Type out every line below exactly as it reads.

(Saved data entries)

>>>>

<file path="src/hdl/crc32_signature_classifier_unit_macros.svh">
// ---------------------------------------------------------------------------
// CRC-32 signature classifier: assertion macros
// Concurrent checks, compiled out when SYNTH is defined.
// ---------------------------------------------------------------------------
`ifndef CRC32_SIGNATURE_CLASSIFIER_UNIT_MACROS_SVH
`define CRC32_SIGNATURE_CLASSIFIER_UNIT_MACROS_SVH
`ifndef SYNTH
`define CSC_ASSERT(lbl, clk, rst, prop) \
  lbl: assert property (@(posedge clk) disable iff (rst) prop) \
    else $error("assertion failed");
`define CSC_ASSERT_NEXT(lbl, clk, rst, ante, cons) \
  lbl: assert property (@(posedge clk) disable iff (rst) (ante) |=> (cons)) \
    else $error("assertion failed");
`else
`define CSC_ASSERT(lbl, clk, rst, prop)
`define CSC_ASSERT_NEXT(lbl, clk, rst, ante, cons)
`endif
`endif

</file>
<file path="src/hdl/csc_pkg.sv">
// ---------------------------------------------------------------------------
// csc_pkg
// Types and codes shared by the classifier modules, and the CRC-32 byte step.
// ---------------------------------------------------------------------------
package csc_pkg;

  localparam logic [31:0] CRC_POLY = 32'hEDB88320;
  localparam logic [31:0] CRC_ONES = 32'hFFFFFFFF;

  localparam logic [1:0] KIND_LOAD = 2'd0;
  localparam logic [1:0] KIND_BYTE = 2'd1;
  localparam logic [1:0] KIND_FAIL = 2'd2;

  localparam logic [2:0] CLS_OTHER   = 3'd0;
  localparam logic [2:0] CLS_DEPTH   = 3'd1;
  localparam logic [2:0] CLS_MOON    = 3'd2;
  localparam logic [2:0] CLS_GRADE   = 3'd3;
  localparam logic [2:0] CLS_FOLIAGE = 3'd4;

  localparam int QDEPTH = 4;
  localparam int QAW    = 2;

  typedef enum logic [1:0] {
    REQ_LOAD,
    REQ_LOOKUP,
    REQ_FAIL
  } req_op_t;

  typedef struct packed {
    req_op_t     op;
    logic [31:0] sig;
    logic        vertex;
    logic [7:0]  idx;
    logic [2:0]  cls;
    logic [7:0]  val;
  } req_t;

  typedef struct packed {
    logic [31:0] sig;
    logic [2:0]  cls;
    logic [7:0]  val;
  } entry_t;

  typedef enum logic [1:0] {
    B_CLEAR,
    B_IDLE,
    B_SCAN,
    B_DRAIN
  } back_state_t;

  function automatic logic [31:0] crc_byte(input logic [31:0] crc, input logic [7:0] data);
    logic [31:0] c;
    c = crc ^ {24'd0, data};
    for (int b = 0; b < 8; b++) begin
      c = (c >> 1) ^ (CRC_POLY & {32{c[0]}});
    end
    return c;
  endfunction

endpackage

</file>
<file path="src/hdl/csc_front.sv">
// ---------------------------------------------------------------------------
// csc_front
// Accepts items, runs the CRC-32 over blob bytes and queues requests.
// ---------------------------------------------------------------------------
module csc_front #(
  parameter int TABLE_ENTRIES = 256
) (
  input  logic          clk,
  input  logic          rst,
  input  logic          start,
  input  logic [1:0]    kind,
  input  logic [7:0]    data_byte,
  input  logic          last_byte,
  input  logic          pass_type,
  input  logic [7:0]    entry_index,
  input  logic [31:0]   entry_signature,
  input  logic [2:0]    entry_class,
  input  logic [7:0]    entry_value,
  input  logic          q_full,
  input  logic          clearing,
  output logic          busy,
  output logic          push,
  output csc_pkg::req_t push_req
);
  import csc_pkg::*;

  logic [31:0] crc;
  logic [31:0] crc_next;
  logic [31:0] crc_step;
  logic        accept;
  logic        in_range;

  assign busy     = clearing | q_full;
  assign accept   = start & ~busy;
  assign crc_step = crc_byte(crc, data_byte);
  assign in_range = 32'(entry_index) < 32'(TABLE_ENTRIES);

  always_comb begin
    crc_next     = crc;
    push         = 1'b0;
    push_req.op  = REQ_LOAD;
    push_req.sig = entry_signature;
    push_req.vertex = pass_type;
    push_req.idx = entry_index;
    push_req.cls = entry_class;
    push_req.val = entry_value;
    if (accept) begin
      case (kind)
        KIND_LOAD: begin
          push = in_range;
        end
        KIND_BYTE: begin
          crc_next = crc_step;
          if (last_byte) begin
            push         = 1'b1;
            push_req.op  = REQ_LOOKUP;
            push_req.sig = ~crc_step;
            crc_next     = CRC_ONES;
          end
        end
        KIND_FAIL: begin
          push        = 1'b1;
          push_req.op = REQ_FAIL;
          crc_next    = CRC_ONES;
        end
        default: begin
          crc_next = crc;
        end
      endcase
    end
  end

  always_ff @(posedge clk) begin
    if (rst) begin
      crc <= CRC_ONES;
    end else begin
      crc <= crc_next;
    end
  end

endmodule

</file>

<<<<

COMPLETED TASK:
<file path="src/hdl/crc32_signature_classifier_unit_macros.svh">
// ---------------------------------------------------------------------------
// CRC-32 signature classifier: assertion macros
// Concurrent checks, compiled out when SYNTH is defined.
// ---------------------------------------------------------------------------
`ifndef CRC32_SIGNATURE_CLASSIFIER_UNIT_MACROS_SVH
`define CRC32_SIGNATURE_CLASSIFIER_UNIT_MACROS_SVH
`ifndef SYNTH
`define CSC_ASSERT(lbl, clk, rst, prop) \
  lbl: assert property (@(posedge clk) disable iff (rst) prop) \
    else $error("assertion failed");
`define CSC_ASSERT_NEXT(lbl, clk, rst, ante, cons) \
  lbl: assert property (@(posedge clk) disable iff (rst) (ante) |=> (cons)) \
    else $error("assertion failed");
`else
`define CSC_ASSERT(lbl, clk, rst, prop)
`define CSC_ASSERT_NEXT(lbl, clk, rst, ante, cons)
`endif
`endif

</file>
<file path="src/hdl/csc_pkg.sv">
// ---------------------------------------------------------------------------
// csc_pkg
// Types and codes shared by the classifier modules, and the CRC-32 byte step.
// ---------------------------------------------------------------------------
package csc_pkg;

  localparam logic [31:0] CRC_POLY = 32'hEDB88320;
  localparam logic [31:0] CRC_ONES = 32'hFFFFFFFF;

  localparam logic [1:0] KIND_LOAD = 2'd0;
  localparam logic [1:0] KIND_BYTE = 2'd1;
  localparam logic [1:0] KIND_FAIL = 2'd2;

  localparam logic [2:0] CLS_OTHER   = 3'd0;
  localparam logic [2:0] CLS_DEPTH   = 3'd1;
  localparam logic [2:0] CLS_MOON    = 3'd2;
  localparam logic [2:0] CLS_GRADE   = 3'd3;
  localparam logic [2:0] CLS_FOLIAGE = 3'd4;

  localparam int QDEPTH = 4;
  localparam int QAW    = 2;

  typedef enum logic [1:0] {
    REQ_LOAD,
    REQ_LOOKUP,
    REQ_FAIL
  } req_op_t;

  typedef struct packed {
    req_op_t     op;
    logic [31:0] sig;
    logic        vertex;
    logic [7:0]  idx;
    logic [2:0]  cls;
    logic [7:0]  val;
  } req_t;

  typedef struct packed {
    logic [31:0] sig;
    logic [2:0]  cls;
    logic [7:0]  val;
  } entry_t;

  typedef enum logic [1:0] {
    B_CLEAR,
    B_IDLE,
    B_SCAN,
    B_DRAIN
  } back_state_t;

  function automatic logic [31:0] crc_byte(input logic [31:0] crc, input logic [7:0] data);
    logic [31:0] c;
    c = crc ^ {24'd0, data};
    for (int b = 0; b < 8; b++) begin
      c = (c >> 1) ^ (CRC_POLY & {32{c[0]}});
    end
    return c;
  endfunction

endpackage

</file>
<file path="src/hdl/csc_front.sv">
// ---------------------------------------------------------------------------
// csc_front
// Accepts items, runs the CRC-32 over blob bytes and queues requests.
// ---------------------------------------------------------------------------
module csc_front #(
  parameter int TABLE_ENTRIES = 256
) (
  input  logic          clk,
  input  logic          rst,
  input  logic          start,
  input  logic [1:0]    kind,
  input  logic [7:0]    data_byte,
  input  logic          last_byte,
  input  logic          pass_type,
  input  logic [7:0]    entry_index,
  input  logic [31:0]   entry_signature,
  input  logic [2:0]    entry_class,
  input  logic [7:0]    entry_value,
  input  logic          q_full,
  input  logic          clearing,
  output logic          busy,
  output logic          push,
  output csc_pkg::req_t push_req
);
  import csc_pkg::*;

  logic [31:0] crc;
  logic [31:0] crc_next;
  logic [31:0] crc_step;
  logic        accept;
  logic        in_range;

  assign busy     = clearing | q_full;
  assign accept   = start & ~busy;
  assign crc_step = crc_byte(crc, data_byte);
  assign in_range = 32'(entry_index) < 32'(TABLE_ENTRIES);

  always_comb begin
    crc_next     = crc;
    push         = 1'b0;
    push_req.op  = REQ_LOAD;
    push_req.sig = entry_signature;
    push_req.vertex = pass_type;
    push_req.idx = entry_index;
    push_req.cls = entry_class;
    push_req.val = entry_value;
    if (accept) begin
      case (kind)
        KIND_LOAD: begin
          push = in_range;
        end
        KIND_BYTE: begin
          crc_next = crc_step;
          if (last_byte) begin
            push         = 1'b1;
            push_req.op  = REQ_LOOKUP;
            push_req.sig = ~crc_step;
            crc_next     = CRC_ONES;
          end
        end
        KIND_FAIL: begin
          push        = 1'b1;
          push_req.op = REQ_FAIL;
          crc_next    = CRC_ONES;
        end
        default: begin
          crc_next = crc;
        end
      endcase
    end
  end

  always_ff @(posedge clk) begin
    if (rst) begin
      crc <= CRC_ONES;
    end else begin
      crc <= crc_next;
    end
  end

endmodule

</file>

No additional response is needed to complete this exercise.